- DATASET EXTRACT
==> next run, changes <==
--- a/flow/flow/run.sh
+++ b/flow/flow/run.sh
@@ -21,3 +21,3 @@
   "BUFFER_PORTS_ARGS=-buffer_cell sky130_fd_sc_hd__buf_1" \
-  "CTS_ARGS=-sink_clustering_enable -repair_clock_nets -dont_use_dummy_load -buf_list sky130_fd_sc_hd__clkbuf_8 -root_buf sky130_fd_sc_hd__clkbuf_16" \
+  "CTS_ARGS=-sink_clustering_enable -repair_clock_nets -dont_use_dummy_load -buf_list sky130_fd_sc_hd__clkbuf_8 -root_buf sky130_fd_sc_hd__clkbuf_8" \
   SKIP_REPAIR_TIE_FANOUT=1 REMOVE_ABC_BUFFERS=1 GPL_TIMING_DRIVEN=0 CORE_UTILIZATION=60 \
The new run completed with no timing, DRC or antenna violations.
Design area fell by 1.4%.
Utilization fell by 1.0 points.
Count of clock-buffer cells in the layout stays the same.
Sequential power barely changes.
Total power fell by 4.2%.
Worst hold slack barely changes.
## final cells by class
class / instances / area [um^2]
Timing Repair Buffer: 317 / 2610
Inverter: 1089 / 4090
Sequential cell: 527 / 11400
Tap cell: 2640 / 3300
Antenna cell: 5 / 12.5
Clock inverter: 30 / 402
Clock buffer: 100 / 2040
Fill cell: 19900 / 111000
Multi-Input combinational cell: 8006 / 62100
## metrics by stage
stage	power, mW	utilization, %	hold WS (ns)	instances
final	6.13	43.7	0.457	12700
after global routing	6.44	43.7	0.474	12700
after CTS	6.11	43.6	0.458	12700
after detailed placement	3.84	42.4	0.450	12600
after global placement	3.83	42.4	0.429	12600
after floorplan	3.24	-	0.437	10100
Background: an optimization exercise with open tools, aiming at small area, a short achievable clock period and few clock cycles. Do not read the settings as production practice.
Function was checked by simulation only, so behaviour that the tests miss may differ from the original.
Power figures rest on the tool's default switching activity, not on a simulated workload.

<file path="flow/design.v">
module jc1_lane (
    input  wire       clk,
    input  wire       rst,         
    input  wire       cmd_valid,
    output wire       cmd_ready,
    input  wire [2:0] cmd_op,
    input  wire [7:0] cmd_data,
    output reg        res_valid,
    output reg  [7:0] res_data
);
    localparam OP_RESET  = 3'd0;
    localparam OP_STEP   = 3'd1;
    localparam OP_XOR    = 3'd2;
    localparam OP_WARMUP = 3'd3;
    localparam OP_PEEK_S = 3'd4;
    localparam OP_PEEK_P = 3'd5;
    localparam OP_PEEK_Q = 3'd6;
    localparam ST_IDLE = 2'd0;
    localparam ST_A    = 2'd1;    
    localparam ST_B    = 2'd2;    
    localparam ST_MISC = 2'd3;    
    reg [7:0] S [0:255];
    reg [7:0] p, q;
    reg [1:0] state;
    reg [2:0] op_r;
    reg [7:0] data_r;
    reg [7:0] cnt;                
    assign cmd_ready = (state == ST_IDLE);
    wire accept = cmd_valid && cmd_ready;
    wire [7:0] x_in = (op_r == OP_STEP)   ? data_r :
                      (op_r == OP_WARMUP) ? cnt    : 8'd0;
    wire [7:0] p_next = p + 8'd1;
    wire [7:0] raddr  = (state == ST_A) ? p_next :
                        (state == ST_B) ? q      : data_r;
    wire [7:0] rdata  = S[raddr];
    wire [7:0] t      = rdata + x_in;
    wire [7:0] q_next = q + t;
    reg  [7:0] t_r;
    wire [7:0] r      = t_r + rdata + p;
    reg        we;
    reg  [7:0] waddr;
    reg  [7:0] wdata;
    wire       clear = rst || (state == ST_MISC && op_r == OP_RESET);
    always @(*) begin
        we    = 1'b0;
        waddr = p;
        wdata = r;
        if (state == ST_A) begin
            we    = 1'b1;
            waddr = p_next;
            wdata = t;
        end else if (state == ST_B) begin
            we    = 1'b1;
        end
    end
    integer i;
    always @(posedge clk) begin
        for (i = 0; i < 256; i = i + 1) begin
            if (clear)
                S[i] <= 8'd0;
            else if (we && waddr == i[7:0])
                S[i] <= wdata;
        end
    end
    always @(posedge clk) begin
        if (rst) begin
            state     <= ST_IDLE;
            p         <= 8'd0;
            q         <= 8'd0;
            op_r      <= 3'd0;
            data_r    <= 8'd0;
            cnt       <= 8'd0;
            t_r       <= 8'd0;
            res_valid <= 1'b0;
            res_data  <= 8'd0;
        end else begin
            res_valid <= 1'b0;
            case (state)
                ST_IDLE: begin
                    if (accept) begin
                        op_r   <= cmd_op;
                        data_r <= cmd_data;
                        cnt    <= 8'd0;
                        if (cmd_op == OP_STEP || cmd_op == OP_XOR || cmd_op == OP_WARMUP)
                            state <= ST_A;
                        else
                            state <= ST_MISC;
                    end
                end
                ST_A: begin
                    t_r   <= t;
                    p     <= p_next;
                    q     <= q_next;
                    state <= ST_B;
                end
                ST_B: begin
                    if (op_r == OP_WARMUP && cnt != 8'd255) begin
                        cnt   <= cnt + 8'd1;
                        state <= ST_A;
                    end else begin
                        res_valid <= 1'b1;
                        res_data  <= (op_r == OP_STEP) ? r :
                                     (op_r == OP_XOR)  ? (data_r ^ r) : 8'd0;
                        state     <= ST_IDLE;
                    end
                end
                ST_MISC: begin
                    res_valid <= 1'b1;
                    case (op_r)
                        OP_RESET: begin
                            p        <= 8'd0;
                            q        <= 8'd0;
                            res_data <= 8'd0;
                        end
                        OP_PEEK_S: res_data <= rdata;
                        OP_PEEK_P: res_data <= p;
                        OP_PEEK_Q: res_data <= q;
                        default:   res_data <= 8'd0;
                    endcase
                    state <= ST_IDLE;
                end
            endcase
        end
    end
endmodule
</file>
Background: an optimization exercise with open tools, aiming at small area. Do not read the settings as production practice. Only simulation tests tie the RTL to the original design; equivalence was not proved. Power is estimated from default activity; no workload was simulated.

$ cat run.sh
#!/bin/bash
# synth_recipe.tcl (not shown) runs the flow's synth.tcl, then flattens the netlist and writes it again
# the make line also repeats each setting of config.mk as NAME=value (left out here)
make -C /OpenROAD-flow-scripts/flow DESIGN_CONFIG=/design/flow/config.mk WORK_HOME=/design/flow/orfs CLKGATE_MAP_FILE= SYNTH_SCRIPT=/design/flow/synth_recipe.tcl finish
$ cat config.mk
export PLATFORM = sky130hd
export DESIGN_NAME = tm1628_ctrl
export DESIGN_NICKNAME = tm1628_ctrl
export VERILOG_FILES = /design/flow/design.v
export SDC_FILE = /design/flow/constraint.sdc
export NUM_CORES = 4
export LEC_CHECK = 0
export CAP_MARGIN = 20
export CORE_MARGIN = 2
export CORE_UTILIZATION = 40
export SLEW_MARGIN = 20
$ cat constraint.sdc
create_clock -name core_clock -period 10.0 [get_ports {clk}]
set_input_delay 2.0000 -clock core_clock [delete_from_list [all_inputs] [get_ports {clk}]]
set_output_delay 2.0000 -clock core_clock [all_outputs]
set_load 0.01 [all_outputs]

- TASK GOAL
When you output the entries, keep every word exactly as it stands.

- ANSWER SECTION
==> next run, changes <==
--- a/flow/flow/run.sh
+++ b/flow/flow/run.sh
@@ -21,3 +21,3 @@
   "BUFFER_PORTS_ARGS=-buffer_cell sky130_fd_sc_hd__buf_1" \
-  "CTS_ARGS=-sink_clustering_enable -repair_clock_nets -dont_use_dummy_load -buf_list sky130_fd_sc_hd__clkbuf_8 -root_buf sky130_fd_sc_hd__clkbuf_16" \
+  "CTS_ARGS=-sink_clustering_enable -repair_clock_nets -dont_use_dummy_load -buf_list sky130_fd_sc_hd__clkbuf_8 -root_buf sky130_fd_sc_hd__clkbuf_8" \
   SKIP_REPAIR_TIE_FANOUT=1 REMOVE_ABC_BUFFERS=1 GPL_TIMING_DRIVEN=0 CORE_UTILIZATION=60 \
The new run completed with no timing, DRC or antenna violations.
Design area fell by 1.4%.
Utilization fell by 1.0 points.
Count of clock-buffer cells in the layout stays the same.
Sequential power barely changes.
Total power fell by 4.2%.
Worst hold slack barely changes.
## final cells by class
class / instances / area [um^2]
Timing Repair Buffer: 317 / 2610
Inverter: 1089 / 4090
Sequential cell: 527 / 11400
Tap cell: 2640 / 3300
Antenna cell: 5 / 12.5
Clock inverter: 30 / 402
Clock buffer: 100 / 2040
Fill cell: 19900 / 111000
Multi-Input combinational cell: 8006 / 62100
## metrics by stage
stage	power, mW	utilization, %	hold WS (ns)	instances
final	6.13	43.7	0.457	12700
after global routing	6.44	43.7	0.474	12700
after CTS	6.11	43.6	0.458	12700
after detailed placement	3.84	42.4	0.450	12600
after global placement	3.83	42.4	0.429	12600
after floorplan	3.24	-	0.437	10100
Background: an optimization exercise with open tools, aiming at small area, a short achievable clock period and few clock cycles. Do not read the settings as production practice.
Function was checked by simulation only, so behaviour that the tests miss may differ from the original.
Power figures rest on the tool's default switching activity, not on a simulated workload.

<file path="flow/design.v">
module jc1_lane (
    input  wire       clk,
    input  wire       rst,         
    input  wire       cmd_valid,
    output wire       cmd_ready,
    input  wire [2:0] cmd_op,
    input  wire [7:0] cmd_data,
    output reg        res_valid,
    output reg  [7:0] res_data
);
    localparam OP_RESET  = 3'd0;
    localparam OP_STEP   = 3'd1;
    localparam OP_XOR    = 3'd2;
    localparam OP_WARMUP = 3'd3;
    localparam OP_PEEK_S = 3'd4;
    localparam OP_PEEK_P = 3'd5;
    localparam OP_PEEK_Q = 3'd6;
    localparam ST_IDLE = 2'd0;
    localparam ST_A    = 2'd1;    
    localparam ST_B    = 2'd2;    
    localparam ST_MISC = 2'd3;    
    reg [7:0] S [0:255];
    reg [7:0] p, q;
    reg [1:0] state;
    reg [2:0] op_r;
    reg [7:0] data_r;
    reg [7:0] cnt;                
    assign cmd_ready = (state == ST_IDLE);
    wire accept = cmd_valid && cmd_ready;
    wire [7:0] x_in = (op_r == OP_STEP)   ? data_r :
                      (op_r == OP_WARMUP) ? cnt    : 8'd0;
    wire [7:0] p_next = p + 8'd1;
    wire [7:0] raddr  = (state == ST_A) ? p_next :
                        (state == ST_B) ? q      : data_r;
    wire [7:0] rdata  = S[raddr];
    wire [7:0] t      = rdata + x_in;
    wire [7:0] q_next = q + t;
    reg  [7:0] t_r;
    wire [7:0] r      = t_r + rdata + p;
    reg        we;
    reg  [7:0] waddr;
    reg  [7:0] wdata;
    wire       clear = rst || (state == ST_MISC && op_r == OP_RESET);
    always @(*) begin
        we    = 1'b0;
        waddr = p;
        wdata = r;
        if (state == ST_A) begin
            we    = 1'b1;
            waddr = p_next;
            wdata = t;
        end else if (state == ST_B) begin
            we    = 1'b1;
        end
    end
    integer i;
    always @(posedge clk) begin
        for (i = 0; i < 256; i = i + 1) begin
            if (clear)
                S[i] <= 8'd0;
            else if (we && waddr == i[7:0])
                S[i] <= wdata;
        end
    end
    always @(posedge clk) begin
        if (rst) begin
            state     <= ST_IDLE;
            p         <= 8'd0;
            q         <= 8'd0;
            op_r      <= 3'd0;
            data_r    <= 8'd0;
            cnt       <= 8'd0;
            t_r       <= 8'd0;
            res_valid <= 1'b0;
            res_data  <= 8'd0;
        end else begin
            res_valid <= 1'b0;
            case (state)
                ST_IDLE: begin
                    if (accept) begin
                        op_r   <= cmd_op;
                        data_r <= cmd_data;
                        cnt    <= 8'd0;
                        if (cmd_op == OP_STEP || cmd_op == OP_XOR || cmd_op == OP_WARMUP)
                            state <= ST_A;
                        else
                            state <= ST_MISC;
                    end
                end
                ST_A: begin
                    t_r   <= t;
                    p     <= p_next;
                    q     <= q_next;
                    state <= ST_B;
                end
                ST_B: begin
                    if (op_r == OP_WARMUP && cnt != 8'd255) begin
                        cnt   <= cnt + 8'd1;
                        state <= ST_A;
                    end else begin
                        res_valid <= 1'b1;
                        res_data  <= (op_r == OP_STEP) ? r :
                                     (op_r == OP_XOR)  ? (data_r ^ r) : 8'd0;
                        state     <= ST_IDLE;
                    end
                end
                ST_MISC: begin
                    res_valid <= 1'b1;
                    case (op_r)
                        OP_RESET: begin
                            p        <= 8'd0;
                            q        <= 8'd0;
                            res_data <= 8'd0;
                        end
                        OP_PEEK_S: res_data <= rdata;
                        OP_PEEK_P: res_data <= p;
                        OP_PEEK_Q: res_data <= q;
                        default:   res_data <= 8'd0;
                    endcase
                    state <= ST_IDLE;
                end
            endcase
        end
    end
endmodule
</file>
Background: an optimization exercise with open tools, aiming at small area. Do not read the settings as production practice. Only simulation tests tie the RTL to the original design; equivalence was not proved. Power is estimated from default activity; no workload was simulated.

$ cat run.sh
#!/bin/bash
# synth_recipe.tcl (not shown) runs the flow's synth.tcl, then flattens the netlist and writes it again
# the make line also repeats each setting of config.mk as NAME=value (left out here)
make -C /OpenROAD-flow-scripts/flow DESIGN_CONFIG=/design/flow/config.mk WORK_HOME=/design/flow/orfs CLKGATE_MAP_FILE= SYNTH_SCRIPT=/design/flow/synth_recipe.tcl finish
$ cat config.mk
export PLATFORM = sky130hd
export DESIGN_NAME = tm1628_ctrl
export DESIGN_NICKNAME = tm1628_ctrl
export VERILOG_FILES = /design/flow/design.v
export SDC_FILE = /design/flow/constraint.sdc
export NUM_CORES = 4
export LEC_CHECK = 0
export CAP_MARGIN = 20
export CORE_MARGIN = 2
export CORE_UTILIZATION = 40
export SLEW_MARGIN = 20
$ cat constraint.sdc
create_clock -name core_clock -period 10.0 [get_ports {clk}]
set_input_delay 2.0000 -clock core_clock [delete_from_list [all_inputs] [get_ports {clk}]]
set_output_delay 2.0000 -clock core_clock [all_outputs]
set_load 0.01 [all_outputs]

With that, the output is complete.